Victorian London - Entertainment and Recreation - Clubs - Cosmopolite

Wednesday, 2 March... Went to Ralston's rooms, & walked out with him.  At seven; dined with Edward & George Cayley in Dean's Yard. After dinner coffee & pipes & some etymological talk-also E. brought out the pedigree & papers of the Wiltshire peerage case, which he is conducting for the Scroopes. Towards eleven G. took me to the Cosmopolite, in Charles St. Berkeley Square: talking by the way of protestantism & prostitutes, and of the character of Evil. . . The Cosmopolite was formed out of the Sterling, White Cottage, & other clubs, and is now the arcanum & the Parnassus of literary swells.
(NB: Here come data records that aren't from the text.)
<file path="config.mk">
export PLATFORM = sky130hd
export DESIGN_NAME = pe_stream_driver_flat
export DESIGN_NICKNAME = d
export VERILOG_FILES = /design/src/rtl/pe_drv_pkg.sv /design/src/rtl/pe_stream_driver_if.sv /design/src/rtl/pe_drv_fifo2.sv /design/src/rtl/pe_stream_driver.sv /design/src/flat_wrapper.sv
export SDC_FILE = /design/constraint.sdc
export NUM_CORES = 1
export LEC_CHECK = 0
export CORE_AREA = 2 2 159 161
export CTS_CLUSTER_SIZE = 10
export DETAILED_ROUTE_END_ITERATION = 12
export DIE_AREA = 0 0 161 163
export PLACE_DENSITY = 0.87
export SLEW_MARGIN = 20
export SYNTH_ARGS = -nofsm -noshare
export SYNTH_HDL_FRONTEND = slang
export SYNTH_HIERARCHICAL = 1
export SYNTH_SLANG_ARGS = --single-unit
</file>
<file path="constraint.sdc">
create_clock -name clk -period 9.1 [get_ports clk]
set_clock_uncertainty 0.05 [all_clocks]
set_input_delay 1.82 -clock clk [delete_from_list [all_inputs] [get_ports clk]]
set_output_delay 1.82 -clock clk [all_outputs]
set_load 0.01 [all_outputs]
</file>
They meet in a large lofty room, or rather hall, formerly a studio & still hung with pictures & cartoons of great size and some of considerable value. Round the fire a large inner circle was formed of ottomans & sofas, bounded towards the door by a huge folding screen of Chinese pattern. Coffee & tea on a table in the outskirts: on another (much more frequented) soda water, spirits, & punch-ingredients: long clays also, & a tall jar . . . of real Turkish. So much for the entourage: the men were few when we arrived, but came in thickly about midnight, from parties or the House.